■ Action item: Only a single number is expected: how many lines of the data hold the word "stage".

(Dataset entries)
━━━━━━━━━━━━━━━━━━━━

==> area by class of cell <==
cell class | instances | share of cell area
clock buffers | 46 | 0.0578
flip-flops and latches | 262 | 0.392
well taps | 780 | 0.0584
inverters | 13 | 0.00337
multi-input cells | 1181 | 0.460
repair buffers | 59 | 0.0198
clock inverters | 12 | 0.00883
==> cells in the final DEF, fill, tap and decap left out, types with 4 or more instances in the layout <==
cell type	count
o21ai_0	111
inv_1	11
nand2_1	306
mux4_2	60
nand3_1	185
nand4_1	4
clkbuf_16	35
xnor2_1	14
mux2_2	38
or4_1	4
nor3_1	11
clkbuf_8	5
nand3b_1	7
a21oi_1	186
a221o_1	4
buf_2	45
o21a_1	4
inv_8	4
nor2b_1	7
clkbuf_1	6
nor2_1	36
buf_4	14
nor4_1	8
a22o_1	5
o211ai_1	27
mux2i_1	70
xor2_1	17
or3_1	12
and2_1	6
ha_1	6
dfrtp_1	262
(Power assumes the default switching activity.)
<file path="config.mk">
export PLATFORM = sky130hd
export DESIGN_NAME = fpu_res_collect
export DESIGN_NICKNAME = d
export VERILOG_FILES = /design/src/rtl/fpu_pkg.sv /design/src/rtl/fpu_res_fifo.sv /design/src/rtl/fpu_res_collect.sv
export SDC_FILE = /design/constraint.sdc
export NUM_CORES = 1
export LEC_CHECK = 0
export BUFFER_PORTS_ARGS = -buffer_cell sky130_fd_sc_hd__buf_2
export CELL_PAD_IN_SITES_DETAIL_PLACEMENT = 2
export CELL_PAD_IN_SITES_GLOBAL_PLACEMENT = 2
export CORE_ASPECT_RATIO = 0.9
export CORE_MARGIN = 3
export CORE_UTILIZATION = 46
export DETAILED_ROUTE_END_ITERATION = 10
export GPL_TIMING_DRIVEN = 1
export PLACE_DENSITY_LB_ADDON = 0.1
export RECOVER_POWER = 100
export SYNTH_ARGS = -nofsm -noshare
export SYNTH_HDL_FRONTEND = slang
export SYNTH_HIERARCHICAL = 1
export SYNTH_SLANG_ARGS = --single-unit
</file>
<file path="constraint.sdc">
create_clock -name clk -period 14.4 [get_ports clk]
set_input_delay 1.44 -clock clk [delete_from_list [all_inputs] [get_ports clk]]
set_output_delay 1.44 -clock clk [all_outputs]
set_load 0.01 [all_outputs]
</file>
<file path="src/rtl/fpu_pkg.sv">
// fpu_pkg: shared widths, mask constants and result bundle type for the FPU result collector
package fpu_pkg;
  localparam int RES_W = 32;
  localparam int RES_TAG_W = 4;
  localparam int RES_DEPTH = 4;
  localparam logic [2:0] MASK_ALL = 3'b111;
  localparam logic [2:0] MASK_SUB = 3'b100;
  typedef struct packed {
    logic [RES_W-1:0] add;
    logic [RES_W-1:0] mul;
    logic [RES_W-1:0] sub;
    logic [2:0] mask;
    logic [RES_TAG_W-1:0] tag;
  } res_bundle_t;
endpackage

</file>
<file path="src/rtl/fpu_res_fifo.sv">
// fpu_res_fifo: first-word-fall-through FIFO of DEPTH x BW-bit entries
// Ports: push_i/din_i write (dropped when full unless popping), pop_i reads head (ignored when empty),
//        dout_o head entry, full_o/empty_o status, count_o occupancy.
module fpu_res_fifo #(
  parameter int BW = 8,
  parameter int DEPTH = 4
) (
  input  logic clk,
  input  logic rst,
  input  logic push_i,
  input  logic pop_i,
  input  logic [BW-1:0] din_i,
  output logic [BW-1:0] dout_o,
  output logic full_o,
  output logic empty_o,
  output logic [$clog2(DEPTH):0] count_o
);
  localparam int AW = $clog2(DEPTH);
  logic [BW-1:0] mem_q [DEPTH];
  logic [AW-1:0] wr_q, rd_q;
  logic [AW:0] cnt_q;
  logic wr_en, rd_en;
  assign full_o = cnt_q == (AW+1)'(DEPTH);
  assign empty_o = cnt_q == '0;
  assign count_o = cnt_q;
  assign dout_o = mem_q[rd_q];
  assign rd_en = pop_i & ~empty_o;
  // a full FIFO still accepts a push when the head leaves in the same cycle
  assign wr_en = push_i & (~full_o | rd_en);
  always_ff @(posedge clk or posedge rst) begin
    if (rst) begin
      wr_q <= '0;
      rd_q <= '0;
      cnt_q <= '0;
    end else begin
      wr_q <= wr_q + AW'(wr_en);
      rd_q <= rd_q + AW'(rd_en);
      cnt_q <= cnt_q + (AW+1)'(wr_en) - (AW+1)'(rd_en);
    end
  end
  always_ff @(posedge clk) begin
    if (wr_en) mem_q[wr_q] <= din_i;
  end
endmodule

</file>
<file path="src/rtl/fpu_res_collect.sv">
// fpu_res_collect: captures add/mul/sub results on controller strobe events and queues tagged bundles
// Ports: en + add_vld/mul_vld/sub_vld/fi strobes from the timing controller, add_res/mul_res/sub_res data,
//        out_* valid/ready head bundle, stall (queue full), count, sticky overflow with clr_ovf.
module fpu_res_collect
  import fpu_pkg::*;
#(
  parameter int W = RES_W,
  parameter int DEPTH = RES_DEPTH,
  parameter int TAG_W = RES_TAG_W
) (
  input  logic clk,
  input  logic rst,
  input  logic en,
  input  logic add_vld,
  input  logic mul_vld,
  input  logic sub_vld,
  input  logic fi,
  input  logic [W-1:0] add_res,
  input  logic [W-1:0] mul_res,
  input  logic [W-1:0] sub_res,
  output logic out_valid,
  input  logic out_ready,
  output logic [W-1:0] out_add,
  output logic [W-1:0] out_mul,
  output logic [W-1:0] out_sub,
  output logic [2:0] out_mask,
  output logic [TAG_W-1:0] out_tag,
  output logic stall,
  output logic [$clog2(DEPTH):0] count,
  output logic overflow,
  input  logic clr_ovf
);
  localparam int BW = 3*W + 3 + TAG_W;
  logic en_q, overflow_q, overflow_d;
  logic [W-1:0] add_q, add_d, mul_q, mul_d;
  logic [2:0] mask_q, mask_d;
  logic [TAG_W-1:0] tag_q, tag_d;
  logic add_evt, mul_evt, sub_evt, fi_evt, full, empty, pop, drop;
  logic [BW-1:0] push_data, head;
  // strobes are levels held while en is low; only the first cycle after an advance is an event
  always_comb begin
    add_evt = add_vld & en_q;
    mul_evt = mul_vld & en_q;
    sub_evt = sub_vld & en_q;
    fi_evt = fi & en_q;
    pop = ~empty & out_ready;
    drop = fi_evt & full & ~pop;
    add_d = add_evt ? add_res : add_q;
    mul_d = mul_evt ? mul_res : mul_q;
    mask_d = fi_evt ? 3'b000 : mask_q | {1'b0, mul_evt, add_evt};
    tag_d = tag_q + TAG_W'(fi_evt);
    overflow_d = drop | (overflow_q & ~clr_ovf);
    push_data = {add_q, mul_q, sub_res, mask_q | ((fi_evt | sub_evt) ? MASK_SUB : 3'b000), tag_q};
  end
  always_ff @(posedge clk or posedge rst) begin
    if (rst) begin
      en_q <= 1'b0;
      add_q <= '0;
      mul_q <= '0;
      mask_q <= '0;
      tag_q <= '0;
      overflow_q <= 1'b0;
    end else begin
      en_q <= en;
      add_q <= add_d;
      mul_q <= mul_d;
      mask_q <= mask_d;
      tag_q <= tag_d;
      overflow_q <= overflow_d;
    end
  end
  fpu_res_fifo #(.BW(BW), .DEPTH(DEPTH)) u_fifo (
    .clk(clk),
    .rst(rst),
    .push_i(fi_evt),
    .pop_i(out_ready),
    .din_i(push_data),
    .dout_o(head),
    .full_o(full),
    .empty_o(empty),
    .count_o(count)
  );
  assign out_valid = ~empty;
  assign stall = full;
  assign overflow = overflow_q;
  assign {out_add, out_mul, out_sub, out_mask, out_tag} = head;
endmodule

</file>
==> impl_results.md <==
- Worst Clk Skew: about 22 ps
- Worst Hold Class: reg -> reg
- Min Clock Period, post-route: 7270 ps
- Final period util: 0.505
- Avg Inst Size Synth: 24.6 um2
- LEAKAGE: 7.02 nW
- Netlist Area Pre-Place: ~18000 um2
- Total GRT Usage: 0.200
- Longest Clk Path Bufs: 3
- Fmax: 138 MHz
- Worst Tran Pin Value: 4570 ps
- # H-tree levels: 2
- Top_reg_cell synth: edfxtp_1
- Register bit total from synthesis: 491
- FFs w/ async S/R, synth: 0.161
- Area grow syn2layout: 16.6%
- Most frequent CP cell: clkbuf_1
- Crit path launch type: flop
- Required time worst endpoint: 12960 ps
- Critical Path AT: 5830 ps
- Root buf cell: clkbuf_16
- Clock tree sinks: 491
- Dpl hpwl: 25.1 mm
- TritonRoute pass-1 iters: 4
- Share of cells above drive strength 1: 0.312
- Failing checks: max-capacitance violations, max-slew violations
- Largest area contributor in the synthesized netlist: edfxtp_1
- WP buf/inv: 2
- Max_slew headroom: -2.05
- Largest net degree at the start of global routing: 69
- Total gr overflow: 0
- Worst vdd ir: approximately 0.11 mV
- CTS tree: yes
- IO Count: 214
- Initial DRC count: 509
- Post-route ant nets: 0
- Initial antenna violation count: 3
- CP Class: reg -> out
- Cell Rows: just under 70
- Hold-fix buffers at CTS: 0
- Die Height: 194 um
- Power per cell area: 196 nW/um2
- Initial core utilization: 0.468
- Placed cell count: between 1000 and 1500
- Core area: 38500 um2
- Cells after synthesis: 731
- Residual DRC: 0
- Distinct cells, synth: 32
- Fin. Hold Viols: 0
- CP max FO: 41
- Setup Buffers After CTS: 0
- Seq/Total Area, Yosys: 0.797
- Delay-heaviest family, CP: buffers and inverters
- Worst-Skew Late Latency: 580 ps
- Post-Syn Nets: between 800 and 900
- GPL Wtd Cong: 0.715
- Final Setup Violations: 0
- Die Area: 41600 um2
- Die X: 215 um
- Synth top area share: 0.687
- Non-filler cells, final: 1549
- Via count: 8204
- CP peak stage delay: 2600 ps
- Clock transition at path regs: approximately 60 ps
- Max-Cap Viols: 16
- Synth top cells by count: 412 x edfxtp_1, 103 x mux4_2, 79 x dfrtp_1, 64 x mux2_2, 10 x buf_2
- Vias in the first global route: 9579
- First-pass GRT wire length: around 63 mm
- Nets: 1092
- CTS buffer count: slightly below 50
- DR WL/cell: 26.1 um
- Total wire length: 40.4 mm
- Post-synth EDFFs: approximately 400
- Crit. End Element: output port
- Slowest cell on crit path: clkbuf_1
- Synth Warn #: 6
- Most common cell in the netlist: edfxtp_1
- Synth top area cells: edfxtp_1 69%, mux4_2 13%, dfrtp_1 11%, mux2_2 4.0%, buf_12 0.89%
- Crit-path cells: clkbuf_1 > mux4_2 > clkbuf_1
- IO buf count: 213
- Setup TNS: 0 ps
- RSZ-0062 raised after global routing: no
- Drt via density: roughly 5.3
- Post_cts resized: 0
- Pins Over Slew Limit: 649
- Status: complete, but fails checks
-- logic make-up (layout without fill, tap and decap cells) --
group | Yosys count | after routing | share of synthesized area
adders and majority gates | 6 | 6 | 0.00459
xor gates and xnor gates | 7 | 7 | 0.00340
buffers and inverters | 35 | 325 | 0.0171
muxes | 167 | 167 | 0.169
and+or+nand+nor | 19 | 19 | 0.00681
AOI/OAI and AO/OA | 6 | 6 | 0.00250
DFF | 491 | 491 | 0.797
other | 0 | 3 | 0
-- where the power goes --
group | total, mW | switching, mW | internal, mW | leakage (nW)
clock | 1.30 | 0.525 | 0.771 | 0.822
sequential | 1.90 | 0.137 | 1.77 | 4.67
combinational | 0.918 | 0.500 | 0.417 | 1.53
total | 4.12 | 1.16 | 2.95 | 7.02
-- stage by stage --
stage / utilization / cell area, um2 / total power [mW] / hold slack (ps) / setup WS, ps
6_report: 0.546 / 21000 / 4.12 / 512 / 7130
3_5_place_dp: 0.510 / 19600 / 2.91 / 497 / 10390
4_1_cts: 0.553 / 21300 / 4.22 / 511 / 9740
3_3_place_gp: 0.510 / 19600 / 2.86 / 474 / 10430
5_1_grt: 0.546 / 21000 / 4.32 / 537 / 6270
2_1_floorplan: - / 18000 / 2.57 / 471 / 1180
-- state kept, by name, summed over array words and instances (netlist names), 2 cells and up --
register,flops
u_fifo/mem_q,412
mask_q,2
mul_q,32
u_fifo/rd_q,2
u_fifo/count_o,3
tag_q,4
add_q,32
u_fifo/wr_q,2
-- worst paths after layout --
check	cells after the start	end	slack, ps	startpoint
worst max register to register	4	u_fifo/mem_q[2][15]	9210	en_q
worst min register to register	0	u_fifo/mem_q[0][59]	510	mul_q[20]
min in group asynchronous	2	tag_q[3]	800	rst
max in group asynchronous	3	mul_q[13]	8930	rst
worst min-delay path	0	u_fifo/mem_q[0][59]	510	mul_q[20]
worst max-delay path	3	out_sub[4]	7130	u_fifo/rd_q[0]
-- cell usage in the layout, fill, tap and decap left out, drive strengths merged, types with 2 or more instances in the layout --
| cell type | n |
|---|---|
| nor2b | 2 |
| dfrtp | 79 |
| clkinvlp | 3 |
| clkinv | 11 |
| mux4 | 103 |
| bufinv | 4 |
| nor3 | 2 |
| nor2 | 2 |
| nor4b | 2 |
| nand2 | 3 |
| xor2 | 4 |
| a21oi | 2 |
| edfxtp | 412 |
| clkbuf | 232 |
| mux2 | 64 |
| diode | 3 |
| ha | 5 |
| inv | 6 |
| xnor2 | 3 |
| nor3b | 2 |
| buf | 69 |
-- final cells by class --
| cell class | count | area [um2] |
|---|---|---|
| fillers | 3313 | 17500 |
| clock inverters | 19 | 206 |
| clock buffers | 72 | 1450 |
| inverters | 5 | 20.0 |
| well taps | 525 | 657 |
| multi-input cells | 205 | 3350 |
| diodes | 3 | 7.51 |
| repair buffers | 229 | 948 |
| flip-flops and latches | 491 | 14400 |
-- metal layers --
metal  routed length [um]  GRT usage  vias to the layer above
li1                     -          -                     3550
met1                16500      0.259                     4393
met2                20900      0.344                      195
met3                 2060     0.0412                       60
met4                  842     0.0596                        6
met5                   34          0                        -
Power figures use the tool's default switching activity.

━━━━━━━━━━━━━━━━━━━━

■ Expected output: 3